When the settlers moved west they saw it as their responsibility to disrupt the civilization of the Lakota. Just as the Spaniards made it an edict to either convert the indigenous people of South and Central America or kill them if they did not convert, so too did the settlers moving west try to convert a people by destroying their culture. Culturecide?
Of course, changing a culture is something that cannot be done over night. As so many conquerors have discovered in history, the best way to create a new culture in their own image is to start with the innocent children.
Institutionalization seemed to be the best way. But in order to do this the new government of the United States needed help. It turned to the many Christian churches and organizations that were already intent upon saving the souls of the so-called heathens. In the late 1800s the government and the church convinced tribal leaders donate land to the Catholic Church (and other religions) in order to construct Indian missions that would be turned into boarding schools.
Institutionalization had begun.
In collusion between church and state, the boarding schools sprang up all across Indian country. They were precursors of the federal boarding schools like Carlisle and Haskell, schools intent upon acculturation. Stewart, Pine Ridge, Phoenix, Santa Fe, and Albuquerque, were just a few of the Bureau of Indian Affairs boarding schools that soon became familiar institutions across the west.
Hundreds of religious institutions from Arizona to Washington State to the Dakotas had already begun the tedious and intense process of destroying the different Indian cultures and traditions. The same thing was happening across Canada. They called the schools “residential schools” up there. A continent-wide, methodical destruction of language, attire, religion and culture of many indigenous tribes had begun. The same thing had already happened across Central and South America at the hand of the Spaniards.
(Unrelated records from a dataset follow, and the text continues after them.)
File: config.mk
export PLATFORM = sky130hd
export DESIGN_NAME = spi_master_engine
export DESIGN_NICKNAME = d
export VERILOG_FILES = /design/src/rtl/spi_master_engine.sv
export SDC_FILE = /design/constraint.sdc
export NUM_CORES = 1
export LEC_CHECK = 0
export BUFFER_PORTS_ARGS = -buffer_cell sky130_fd_sc_hd__buf_2
export CAP_MARGIN = 30
export CELL_PAD_IN_SITES_DETAIL_PLACEMENT = 0
export CELL_PAD_IN_SITES_GLOBAL_PLACEMENT = 1
export CORE_AREA = 3 3 72 74
export CTS_CLUSTER_SIZE = 12
export DETAILED_ROUTE_END_ITERATION = 8
export DIE_AREA = 0 0 75 77
export PLACE_DENSITY_LB_ADDON = 0.1
export SKIP_LAST_GASP = 1
export SLEW_MARGIN = 20
export SYNTH_ARGS = -nofsm -noshare
export SYNTH_HDL_FRONTEND = slang
export SYNTH_SLANG_ARGS = --single-unit
File: constraint.sdc
create_clock -name clk -period 4.8 [get_ports clk]
set_input_delay 0.48 -clock clk [delete_from_list [all_inputs] [get_ports clk]]
set_output_delay 0.48 -clock clk [all_outputs]
set_load 0.005 [all_outputs]
**src/rtl/emi_pkg.sv**
```systemverilog
package emi_pkg;
  localparam int unsigned REG_RELOAD = 0;
  localparam int unsigned REG_STATUS = 1;
  localparam int unsigned STS_IRQ_BIT = 0;
endpackage

```
**src/rtl/emi_csr.sv**
```systemverilog
module emi_csr #(
  parameter int unsigned CNT_W   = 5,
  parameter int unsigned RST_CNT = 8,
  parameter int unsigned ADDR_W  = 2,
  parameter int unsigned DATA_W  = 8
) (
  input  logic              clk,
  input  logic              rst,
  input  logic              wr,
  input  logic              rd,
  input  logic [ADDR_W-1:0] addr,
  input  logic [CNT_W-1:0]  wdata,
  input  logic              expire,
  output logic              load,
  output logic [CNT_W-1:0]  load_val,
  output logic [CNT_W-1:0]  reload_eff,
  output logic              sticky,
  output logic [DATA_W-1:0] rdata
);
  import emi_pkg::*;

  localparam logic [CNT_W-1:0] ONE     = CNT_W'(1);
  localparam logic [CNT_W-1:0] RST_VAL = CNT_W'(RST_CNT);

  logic [CNT_W-1:0] reload_q;
  logic             sel_reload;
  logic             sel_status;
  logic             clr_req;

  assign sel_reload = (addr == ADDR_W'(REG_RELOAD));
  assign sel_status = (addr == ADDR_W'(REG_STATUS));
  assign load       = wr && sel_reload;
  assign clr_req    = wr && sel_status && wdata[STS_IRQ_BIT];
  // a zero count behaves as one
  assign load_val   = (wdata == '0) ? ONE : wdata;
  assign reload_eff = (reload_q == '0) ? ONE : reload_q;

  always_ff @(posedge clk) begin
    if (rst) begin
      reload_q <= RST_VAL;
    end else if (load) begin
      reload_q <= wdata;
    end
  end

  always_ff @(posedge clk) begin
    if (rst) begin
      sticky <= 1'b0;
    end else if (expire) begin
      sticky <= 1'b1;
    end else if (clr_req) begin
      sticky <= 1'b0;
    end
  end

  always_ff @(posedge clk) begin
    if (rst) begin
      rdata <= '0;
    end else if (rd) begin
      if (sel_reload) begin
        rdata <= DATA_W'(reload_q);
      end else if (sel_status) begin
        rdata <= DATA_W'(sticky);
      end else begin
        rdata <= '0;
      end
    end
  end
endmodule

```
**src/rtl/emi_down_counter.sv**
```systemverilog
module emi_down_counter #(
  parameter int unsigned CNT_W   = 5,
  parameter int unsigned RST_CNT = 8
) (
  input  logic             clk,
  input  logic             rst,
  input  logic             load,
  input  logic [CNT_W-1:0] load_val,
  input  logic [CNT_W-1:0] reload_val,
  input  logic             tok_vld,
  input  logic             tok_match,
  output logic             expire,
  output logic [CNT_W-1:0] cnt_q
);
  localparam logic [CNT_W-1:0] ONE     = CNT_W'(1);
  localparam logic [CNT_W-1:0] RST_VAL = (RST_CNT == 0) ? ONE : CNT_W'(RST_CNT);

  logic miss;

  assign miss   = tok_vld && !tok_match && !load;
  assign expire = miss && (cnt_q <= ONE);

  always_ff @(posedge clk) begin
    if (rst) begin
      cnt_q <= RST_VAL;
    end else if (load) begin
      cnt_q <= load_val;
    end else if (tok_vld) begin
      if (tok_match || expire) begin
        cnt_q <= reload_val;
      end else begin
        cnt_q <= cnt_q - ONE;
      end
    end
  end
endmodule

```
**src/rtl/emi_irq_out.sv**
```systemverilog
module emi_irq_out (
  input  logic clk,
  input  logic rst,
  input  logic expire,
  output logic pulse
);
  always_ff @(posedge clk) begin
    if (rst) begin
      pulse <= 1'b0;
    end else begin
      pulse <= expire;
    end
  end
endmodule

```
**src/rtl/emi_ctr.sv**
```systemverilog
module emi_ctr #(
  parameter int unsigned CNT_W   = 5,
  parameter int unsigned RST_CNT = 8,
  parameter int unsigned ADDR_W  = 2,
  parameter int unsigned DATA_W  = 8
) (
  input  logic              clk,
  input  logic              rst,
  input  logic              csr_wr,
  input  logic              csr_rd,
  input  logic [ADDR_W-1:0] csr_addr,
  input  logic [CNT_W-1:0]  csr_wdata,
  output logic [DATA_W-1:0] csr_rdata,
  input  logic              tok_vld,
  input  logic              tok_match,
  output logic              irq_pulse,
  output logic              irq_sticky
);
  logic             load;
  logic [CNT_W-1:0] load_val;
  logic [CNT_W-1:0] reload_eff;
  logic             expire;
  logic [CNT_W-1:0] cnt_val;

  emi_csr #(
    .CNT_W(CNT_W), .RST_CNT(RST_CNT), .ADDR_W(ADDR_W), .DATA_W(DATA_W)
  ) u_csr (
    .clk(clk), .rst(rst), .wr(csr_wr), .rd(csr_rd), .addr(csr_addr),
    .wdata(csr_wdata), .expire(expire), .load(load), .load_val(load_val),
    .reload_eff(reload_eff), .sticky(irq_sticky), .rdata(csr_rdata)
  );

  emi_down_counter #(
    .CNT_W(CNT_W), .RST_CNT(RST_CNT)
  ) u_cnt (
    .clk(clk), .rst(rst), .load(load), .load_val(load_val),
    .reload_val(reload_eff), .tok_vld(tok_vld), .tok_match(tok_match),
    .expire(expire), .cnt_q(cnt_val)
  );

  emi_irq_out u_irq (
    .clk(clk), .rst(rst), .expire(expire), .pulse(irq_pulse)
  );
endmodule

```
**config.mk**
```make
export PLATFORM = sky130hd
export DESIGN_NAME = emi_ctr
export DESIGN_NICKNAME = d
export VERILOG_FILES = /design/src/rtl/emi_pkg.sv /design/src/rtl/emi_csr.sv /design/src/rtl/emi_down_counter.sv /design/src/rtl/emi_irq_out.sv /design/src/rtl/emi_ctr.sv
export SDC_FILE = /design/constraint.sdc
export NUM_CORES = 1
export LEC_CHECK = 0
export BUFFER_PORTS_ARGS = -buffer_cell sky130_fd_sc_hd__buf_2
export CAP_MARGIN = 10
export CORE_MARGIN = 1.5
export CORE_UTILIZATION = 45
export DETAILED_ROUTE_END_ITERATION = 7
export PLACE_DENSITY = 0.7
export SLEW_MARGIN = 20
export SYNTH_ARGS = -nofsm -noshare
export SYNTH_HDL_FRONTEND = slang
export SYNTH_SLANG_ARGS = --single-unit
```
**constraint.sdc**
```tcl
create_clock -name clk -period 5 [get_ports clk]
set_clock_uncertainty 0.15 [all_clocks]
set_input_delay 0.5 -clock clk [delete_from_list [all_inputs] [get_ports clk]]
set_output_delay 0.5 -clock clk [all_outputs]
set_load 0.02 [all_outputs]
```
==> reports/qor.yml, run 1 <==
run_status:
  status: "complete, no violations"
layout:
  multi_input_area_um2: 489
  antenna_cells: 0
  syn_to_final_growth_pct: 12.0
  final_nets: 140
  regArea_um2: 340
  fillers: 181
  drive_gt1_share_pct: 21.0
synth:
  ys_types: 35
  synth-seq-cells: 17
  synth_area_per_cell_um2: 8.43
  syn_area_um2: 893
  synth-seq-area-share_pct: 38.1
  ys_warn_count: 0
  syn_inst: 106
routing:
  ant_nets: 0
  avgViaCountPerCell: 5.33
  detail_route.iter0.violations: 24
  vias: 794
  drc: 0
  wire_per_inst_um: 12.2
  firstDrtPassIters: 4
  wl_um: 1820
clocking:
  cts_root_buf: "clkbuf_4"
  cts_setup_buffers: 0
  cts_buffers: 3
  clk_latency_ns: 0.29
  cts_hold_buf: 0
  cts_sinks: 17
  h-tree-depth: 1
  cts_resized: 0
  cts_buffer_depth: 2
  clkTransAtPathRegs_ns: 0.10
  cts_tree: "yes"
power_and_ir_drop:
  power_density_nw_per_um2: 274
  vdd_drop_max_uv: 130
  power.total_mw: 0.274
  cellLeakagePower_nw: 0.415
setup_path:
  cp.required_ns: 5.05
  cp_top_family: "compound AO/OA/AOI/OAI gates"
  path_class: "flip-flop to flip-flop"
  critPathCaptureType: "flip-flop"
  critPathSlowestCell: "dfxtp_1"
  crit_buf_inv: 1
  cp.arrival_ns: 1.88
  critPathMaxStageDelay_ns: 0.39
  critPathMaxFanout: 7
  worst_setup_path_start_kind: "flip-flop"
  cp_cell_sequence: "inv_1, ha_1, o21bai_1, a21oi_2, nor4b_1, a211o_1"
placed_design:
  port_buffers: 19
  hpwlAfterDp_um: 1350
  place_congestion: 0.767
sta:
  finalCritPeriodShare_pct: 36.7
  fin_crit_ns: 1.84
  final_hold_viol_count: 0
  fin_tns_setup_ns: 0
  slew_violations: 0
  rsz0062_at_grt: "no"
  fmax_ghz: 0.545
  whs_ns: 0.301
  setup-violations-final: 0
floorplan:
  start_util_pct: 49.6
  fp.coreArea_um2: 1800
  std_cell_rows: 15
  die_area_um2: 2260
  die_y_um: 47.6
  ios: 23
  die_x_um: 47.6
global_route:
  first_global_vias: 663
  grt_pass1_wl_um: 2900
  grt_overflow_total: 0
  gr-usage-all-layers_pct: 18.7
  grt_max_degree: 21
  antenna_found_initial: 0
run:
  max_cap_viol_count: 0
min_path:
  hp-class: "input port to flip-flop"
-- cells in the mapped netlist --
cell type | number | area, um2
dfxtp_1 | 17 | 340
nand2_1 | 13 | 48.8
a21oi_1 | 12 | 60.1
inv_1 | 5 | 18.8
nand3_1 | 5 | 25.0
nor2_1 | 5 | 18.8
nor3_1 | 5 | 25.0
mux2i_1 | 4 | 40.0
nand2b_1 | 4 | 25.0
a21boi_0 | 3 | 22.5
buf_4 | 3 | 22.5
buf_6 | 2 | 22.5
clkbuf_1 | 2 | 7.51
ha_1 | 2 | 25.0
nor4_1 | 2 | 12.5
o22ai_1 | 2 | 12.5
xor2_1 | 2 | 17.5
a211o_1 | 1 | 8.76
a21oi_2 | 1 | 8.76
a311o_2 | 1 | 11.3
and2_1 | 1 | 6.26
conb_1 | 1 | 3.75
nand2_4 | 1 | 11.3
nand4b_1 | 1 | 8.76
nor3b_1 | 1 | 7.51
nor3b_2 | 1 | 12.5
nor4b_1 | 1 | 8.76
o2111ai_1 | 1 | 8.76
o211ai_1 | 1 | 7.51
o21ai_0 | 1 | 5.00
o21bai_1 | 1 | 7.51
o32ai_1 | 1 | 8.76
or3_1 | 1 | 6.26
or3b_1 | 1 | 8.76
xnor2_1 | 1 | 8.76
-- stage by stage --
step / util, % / area (um2) / std cells / setup WS [ns]
after floorplan: - / 901 / 108 / 3.33
after detailed placement: 54.1 / 975 / 145 / 3.05
after CTS: 55.6 / 1000 / 149 / 3.17
after global placement: 54.1 / 975 / 145 / 3.08
after global routing: 55.6 / 1000 / 149 / 3.05
final: 55.6 / 1000 / 149 / 3.16
-- cell type report --
type	instances	area share, %
multi-input combinational	79	48.9
sequential	17	34.0
timing repair buffer	19	9.50
tap	25	3.13
clock buffer	4	2.63
inverter	5	1.88
-- worst paths after layout --
kind	startpoint	end	cells after the start	slack [ns]
worst max-delay path	u_cnt.cnt_q[1]	u_cnt.cnt_q[1]	6	3.16
worst min-delay path	csr_wdata[3]	u_csr.reload_q[3]	3	0.30
worst max register to register	u_cnt.cnt_q[1]	u_cnt.cnt_q[1]	6	3.16
worst min register to register	u_csr.rdata[4]	u_csr.rdata[4]	2	0.32
-- state kept, by name, summed over array words and instances, names as in the netlist --
name and cells:
u_csr.reload_q 5, u_csr.sticky 1, u_irq.pulse 1, u_cnt.cnt_q 5, u_csr.rdata 5
-- power by group --
group          switching, mW  internal, mW  leakage, nW  total [mW]
Clock                 0.0431        0.0311       0.0150      0.0742
Sequential           0.00683         0.142        0.139       0.149
Combinational         0.0291        0.0223        0.261      0.0514
Total                 0.0790         0.195        0.415       0.274
-- routing by layer --
metal	part of all wire [%]	track usage, %	wire length [um]
met1	48	23.6	868
met2	45	28.9	823
met3	5.9	6.79	108
met4	0.99	8.11	18
met5	0	0	0
-- worst reg2reg max path, delay by kind of cell, from the launching register on --
| kind | cells | cell delay, ns |
|---|---|---|
| AO/OA/AOI/OAI | 3 | 0.83 |
| flip-flops | 1 | 0.39 |
| buffers and inverters | 1 | 0.08 |
| AND/OR/NAND/NOR | 1 | 0.10 |
| adder cells (fa/ha/maj) | 1 | 0.19 |
-- logic make-up (layout without fill, tap and decap cells) --
kind of cell               count (synthesis)  in the layout  synth area share, %
and+or+nand+nor                           42             42                 25.2
AOI/OAI and AO/OA                         25             25                 18.1
DFF                                       17             17                 38.1
buffers and inverters                     12             28                 7.98
muxes                                      4              4                 4.48
xor gates and xnor gates                   3              3                 2.94
adders and majority gates                  2              2                 2.80
other                                      1              3                0.420
-- layout by cell type (no fill, tap or decap), types with 2 or more instances in the layout --
cell type	instances
nor3_1	5
nand3_1	5
nor4_1	2
clkbuf_4	3
mux2i_1	4
a21oi_1	12
nand2_1	13
conb_1	3
inv_1	5
xor2_1	2
a21boi_0	3
dfxtp_1	17
buf_2	19
ha_1	2
nand2b_1	4
o22ai_1	2
nor2_1	5
Note: power is estimated with default switching activity, not from simulation.
==> run 2: changes to the inputs <==
--- a/config.mk
+++ b/config.mk
@@ -5,12 +5,13 @@
 export SDC_FILE = /design/constraint.sdc
 export NUM_CORES = 1
 export LEC_CHECK = 0
+export ABC_AREA = 1
 export BUFFER_PORTS_ARGS = -buffer_cell sky130_fd_sc_hd__buf_2
 export CAP_MARGIN = 10
 export CORE_MARGIN = 1.5
 export CORE_UTILIZATION = 45
 export DETAILED_ROUTE_END_ITERATION = 7
-export PLACE_DENSITY = 0.7
+export PLACE_DENSITY = 0.69
 export SLEW_MARGIN = 20
 export SYNTH_ARGS = -nofsm -noshare
 export SYNTH_HDL_FRONTEND = slang
==> constraint.sdc (replaced) <==
create_clock -name clk -period 1.85 [get_ports clk]
set_clock_uncertainty 0.15 [all_clocks]
set_input_delay 0.185 -clock clk [delete_from_list [all_inputs] [get_ports clk]]
set_output_delay 0.185 -clock clk [all_outputs]
set_load 0.02 [all_outputs]
==> run 2 against run 1 <==
Largest power group unchanged. Maximum frequency increased by 26%. Sequential share of layout area decreased by 2.3 points. Non-clock buffer count unchanged. Setup slack got worse by 2.8 ns.
==> reports/qor.yml, run 2 <==
run_status:
  status: "complete, no violations"
floorplan:
  die_x_um: 48.7
  die_area_um2: 2370
  std_cell_rows: 16
  fp.coreArea_um2: 1960
  die_y_um: 48.7
  start_util_pct: 47.9
  ios: 23
sta:
  fin_crit_ns: 1.46
  fin_tns_setup_ns: 0
  finalCritPeriodShare_pct: 79.0
  fmax_ghz: 0.685
  setup-violations-final: 0
  final_hold_viol_count: 0
  layout_setup_ws_ns: 0.389
  slew_violations: 0
  rsz0062_at_grt: "no"
  whs_ns: 0.0211
routing:
  avgViaCountPerCell: 5.07
  wl_um: 2000
  wire_per_inst_um: 11.0
  detail_route.iter0.violations: 16
  ant_nets: 0
  vias: 923
  firstDrtPassIters: 4
  drc: 0
clocking:
  cts_hold_buf: 0
  cts_setup_buffers: 0
  cts_root_buf: "clkbuf_4"
  clkTransAtPathRegs_ns: 0.09
  cts_tree: "yes"
  cts_sinks: 17
  cts_resized: 0
  h-tree-depth: 1
  cts_buffers: 3
  cts_buffer_depth: 2
  clk_latency_ns: 0.29
setup_path:
  worst_setup_path_start_kind: "flip-flop"
  critPathCaptureType: "flip-flop"
  critPathMaxFanout: 5
  cp_common_cell: "inv_1"
  cp_top_family: "compound AO/OA/AOI/OAI gates"
  cp.arrival_ns: 1.49
  path_class: "flip-flop to flip-flop"
  critPathSlowestCell: "dfxtp_1"
  crit_buf_inv: 2
  cp.required_ns: 1.88
  cp_cell_sequence: "inv_1, ha_1, inv_1, o21ai_0, nand2_4, o21ai_4, nand2_1, nand3_1, a21oi_1"
  critPathMaxStageDelay_ns: 0.33
synth:
  ys_types: 25
  synth-seq-cells: 17
  synth_area_per_cell_um2: 6.96
  ys_warn_count: 0
  async_flop_share_pct: 0
  syn_area_um2: 940
  yosys-top-cells-count: "nand2_1 (30), inv_1 (19), dfxtp_1 (17), nand3_1 (16), a21oi_1 (15)"
  yosysMostFrequentCell: "nand2_1"
  ys_top_cells_by_area: "dfxtp_1 (36%), nand2_1 (12%), nand3_1 (8.5%), a21oi_1 (8.0%), inv_1 (7.6%)"
  syn_inst: 135
  synth_ff_type: "dfxtp_1"
  synth_top_area_share_pct: 36.2
  synth_top_area_cell: "dfxtp_1"
  synth_edf_count: 0
  synth-seq-area-share_pct: 36.2
global_route:
  antenna_found_initial: 0
  grt_max_degree: 12
  first_global_vias: 838
  grt_overflow_total: 0
  grt_pass1_wl_um: 3490
  gr-usage-all-layers_pct: 18.6
layout:
  top_regs: "u_cnt.cnt_q x5, u_csr.rdata x5, u_csr.reload_q x5"
  drive_gt1_share_pct: 20.0
  final_cell_mix: "nand2_1 (30), inv_1 (19), buf_2 (19)"
  final_nets: 171
  layout_commonest_cell: "nand2_1"
  antenna_cells: 0
  syn_to_final_growth_pct: 14.2
power_and_ir_drop:
  p_switching_mw: 0.235
  power_frac_comb_pct: 21.4
  cellLeakagePower_nw: 0.496
  vdd_drop_max_uv: 584
  power.total_mw: 0.761
  power_frac_seq_pct: 52.7
  power_frac_clock_pct: 25.8
  power_density_nw_per_um2: 709
  p_int_mw: 0.526
  swShare_pct: 30.8
placed_design:
  place_congestion: 0.847
  place_ws_ns: 0.397
  hpwlAfterDp_um: 1580
  port_buffers: 19
run:
  max_cap_viol_count: 0
min_path:
  hp-class: "input port to flip-flop"
-- run 2: tightest hold or removal path, stage by stage --
cell and delay (ns):
buf_2 0.12, nand2_1 0.06, a21oi_1 0.05
-- run 2: power by group through the flow --
stage                     clock, mW  sequential, mW  combinational [mW]
after CTS                     0.202           0.401               0.163
final                         0.196           0.401               0.163
after global routing          0.217           0.404               0.187
after detailed placement          0           0.410               0.163
after floorplan                   0           0.414               0.116
after global placement            0           0.409               0.160
-- run 2: cells by family (layout without fill, tap and decap cells) --
logic type                 after synthesis  after routing  synth area share [%]
AOI/OAI and AO/OA                       27             27                  16.0
xor gates and xnor gates                 2              2                  1.86
adders and majority gates                2              2                  2.66
buffers and inverters                   26             44                  12.1
DFF                                     17             17                  36.2
other                                    1              3                 0.399
and+or+nand+nor                         60             60                  30.8
-- run 2: path summary, 6_finish.rpt --
path                                          end           start  slack [ns]  cells past startpoint
worst max-delay path               u_cnt.cnt_q[0]  u_cnt.cnt_q[1]        0.39                      9
worst min-delay path            u_csr.reload_q[0]    csr_wdata[0]        0.02                      3
worst max register to register     u_cnt.cnt_q[0]  u_cnt.cnt_q[1]        0.39                      9
worst min register to register     u_csr.rdata[0]  u_csr.rdata[0]        0.34                      2
-- run 2: per-layer routing --
metal  part of all wire (%)  GRT usage, %
met5                      0             0
met4                   0.65          2.86
met2                     49          32.0
met3                    5.5          5.56
met1                     45          23.3
-- run 2: metrics by stage --
stage	instance area, um2	utilization, %	std cells
6_report	1070	54.7	182
2_1_floorplan	947	-	137
3_5_place_dp	1050	53.3	178
5_1_grt	1070	54.7	182
4_1_cts	1070	54.7	182
3_3_place_gp	1050	53.3	178
-- run 2: layout make-up --
cell class / instances / area (um2)
Multi-Input combinational cell: 94 / 493
Inverter: 21 / 83.8
Clock buffer: 3 / 22.5
Timing Repair Buffer: 19 / 95.1
Clock inverter: 1 / 5.00
Fill cell: 202 / 888
Tap cell: 27 / 33.8
Sequential cell: 17 / 340
==> run 3: changes to the inputs <==
==> constraint.sdc (replaced) <==
create_clock -name clk -period 1.5 [get_ports clk]
set_clock_uncertainty 0.15 [all_clocks]
set_input_delay 0.15 -clock clk [delete_from_list [all_inputs] [get_ports clk]]
set_output_delay 0.15 -clock clk [all_outputs]
set_load 0.02 [all_outputs]
==> run 3 against run 2 <==
Sequential power grew 24%. Count of clock-buffer cells in the layout grew 1. Power grew 25%. Hold slack lost 0.0086 ns. Die area is the same. Critical path type unchanged. Largest power group unchanged. First-iteration DRC count grew 120%.
==> reports/qor.yml, run 3 (synthesis gave the netlist of run 2 again) <==
routing:
  firstDrtPassIters: 5
  wire_per_inst_um: 10.9
  avgViaCountPerCell: 5.10
  wl_um: 2040
  drc: 0
  ant_nets: 0
  detail_route.iter0.violations: 35
  vias: 958
global_route:
  use_met3_pct: 5.56
  grt.busiest_layer: "met2"
  grt_overflow_total: 0
  gr-usage-all-layers_pct: 18.2
  met1_usage_pct: 22.9
  first_global_vias: 814
  grt_max_degree: 12
  antenna_found_initial: 0
  grt_pass1_wl_um: 3390
  grt_use_met2_pct: 31.3
clocking:
  clkTransAtPathRegs_ns: 0.09
  h-tree-depth: 1
  cts_root_buf: "clkbuf_4"
  cts_buffers: 3
  cts_sinks: 17
  clk_latency_ns: 0.28
  cts_buffer_depth: 2
  cts_tree: "yes"
  cts_setup_buffers: 0
run_status:
  status: "complete, no violations"
placed_design:
  dp.cells: 179
  port_buffers: 19
  hpwlAfterDp_um: 1560
  place_ws_ns: 0.0353
  place_congestion: 0.846
  placed_cell_area_um2: 1050
sta:
  fmax_ghz: 0.717
  layout_setup_ws_ns: 0.104
  slew_violations: 0
  whs_ns: 0.0125
  finalCritPeriodShare_pct: 93.0
  final_hold_viol_count: 0
  fin_crit_ns: 1.40
  setup-violations-final: 0
setup_path:
  path_class: "flip-flop to flip-flop"
  critPathCaptureType: "flip-flop"
  r2r_end: "u_cnt.cnt_q[4]"
  worst_setup_path_start_kind: "flip-flop"
  critPathMaxFanout: 4
  r2r-start: "u_cnt.cnt_q[0]"
  startpoint: "u_cnt.cnt_q[0]"
  critPathMaxStageDelay_ns: 0.40
  r2r_cells: 8
  cp_common_cell: "nand2_1"
  crit_buf_inv: 1
  cp_cell_sequence: "inv_1, ha_1, nand2_1, nand2_1, nand2_1, nand3_1, nand3_1, a21oi_1"
  cp_top_family: "flip-flops"
  cp.arrival_ns: 1.42
  worst-path-stages: 8
  critPathSlowestCell: "dfxtp_2"
  cp.required_ns: 1.52
  endpoint: "u_cnt.cnt_q[4]"
  reg2reg_setup_slack_ns: 0.10
power_and_ir_drop:
  power.total_mw: 0.951
  power_density_nw_per_um2: 828
  vdd_drop_max_uv: 560
  cellLeakagePower_nw: 0.521
min_path:
  hp-class: "input port to flip-flop"
layout:
  drive_gt1_share_pct: 22.4
  layout_commonest_cell: "nand2_1"
  stdcell_area_um2: 1150
  top_regs: "u_cnt.cnt_q x5, u_csr.rdata x5, u_csr.reload_q x5"
  syn_to_final_growth_pct: 22.2
  final_nets: 177
  final_cell_mix: "nand2_1 (30), buf_2 (19), inv_1 (18)"
  antenna_cells: 0
  fillers: 188
  stdcell_count: 188
floorplan:
  ios: 23
  start_util_pct: 47.9
  die_area_um2: 2370
  die_x_um: 48.7
  std_cell_rows: 16
  fp.coreArea_um2: 1960
  die_y_um: 48.7
run:
  max_cap_viol_count: 0
run 3: cell count changes in the layout (fill, tap and decap cells not counted):
cell,change
ha_1,-1
clkbuf_1,+1
ha_4,+1
dfxtp_1,-2
clkinv_2,-1
buf_4,+1
inv_2,+1
o21ai_0,-1
o21ai_2,+1
dlygate4sd3_1,+5
dfxtp_2,+2
inv_1,-1
run 3: how the worst min path moves through the flow:
stage,startpoint,end,slack (ns),cells after the start
after floorplan,csr_wdata[0],u_csr.reload_q[0],0.14,2
after global placement,csr_wdata[0],u_csr.reload_q[0],0.28,3
after detailed placement,csr_wdata[0],u_csr.reload_q[0],0.29,3
after CTS,rst,u_cnt.cnt_q[2],0.02,2
after global routing,rst,u_csr.reload_q[2],0.03,2
final,rst,u_cnt.cnt_q[0],0.01,2
run 3: worst register-to-register path, delay by kind of cell (launching register included):
kind / cells / cell delay (ns)
adder cells (fa/ha/maj): 1 / 0.24
AND/OR/NAND/NOR: 5 / 0.34
flip-flops: 1 / 0.40
buffers and inverters: 1 / 0.10
AO/OA/AOI/OAI: 1 / 0.06
run 3: timing repair:
action / CTS / global route
endpoints found under the setup margin: 0 / 5
hold buffers: 5 / 0
gates resized for setup: 0 / 7
hold endpoints to repair: 5 / 0
[src/rtl/lr_seq_pkg.sv]
package lr_seq_pkg;
  typedef enum logic [1:0] {
    OP_IDLE = 2'd0,
    OP_DBL  = 2'd1,
    OP_ADD  = 2'd2,
    OP_LOAD = 2'd3
  } pt_op_e;

  typedef enum logic [1:0] {
    S_IDLE,
    S_FIND,
    S_WAIT,
    S_NEXT
  } seq_st_e;
endpackage

[src/rtl/lr_lead_one.sv]
module lr_lead_one #(
  parameter int KW = 16,
  parameter int PW = $clog2(KW)
) (
  input  logic [KW-1:0] vec,
  output logic          found,
  output logic [PW-1:0] idx
);
  // highest set bit wins: later iterations overwrite earlier ones
  always_comb begin
    found = 1'b0;
    idx   = '0;
    for (int i = 0; i < KW; i++) begin
      if (vec[i]) begin
        found = 1'b1;
        idx   = PW'(i);
      end
    end
  end
endmodule

[src/rtl/lr_bit_cursor.sv]
module lr_bit_cursor #(
  parameter int KW = 16,
  parameter int PW = $clog2(KW)
) (
  input  logic          clk,
  input  logic          rst,
  input  logic          load,
  input  logic [PW-1:0] load_idx,
  input  logic          step,
  input  logic [KW-1:0] vec,
  output logic [PW-1:0] pos,
  output logic          at_zero,
  output logic          cur_bit
);
  always_ff @(posedge clk) begin
    if (rst)       pos <= '0;
    else if (load) pos <= load_idx;
    else if (step) pos <= pos - PW'(1);
  end

  assign at_zero = (pos == '0);
  assign cur_bit = vec[pos];

  // the cursor never steps below bit 0
  p_no_wrap_r1: assert property (@(posedge clk) disable iff (rst)
    step |-> (pos != '0));
  p_load_step_excl_r1: assert property (@(posedge clk) disable iff (rst)
    !(load && step));
endmodule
This was done by the do-gooders and Churches. The thinking was at the time that if the Indian was made over in the image of the white man, this would bring an end to the Indian problem. The acculturated Indians would assume their roles in society and the headache they presented would vanish. They would become plain and simple Americans.
However, the process of acculturation did not provide for inclusion. Indians were not recognized as citizens of the United States. They were isolated on distant lands.
They were excluded from voting or participating in the governments of the newly formed states. The message was, “You can act like us, dress like us, speak English like us and worship our God, but you are not welcome to our table.”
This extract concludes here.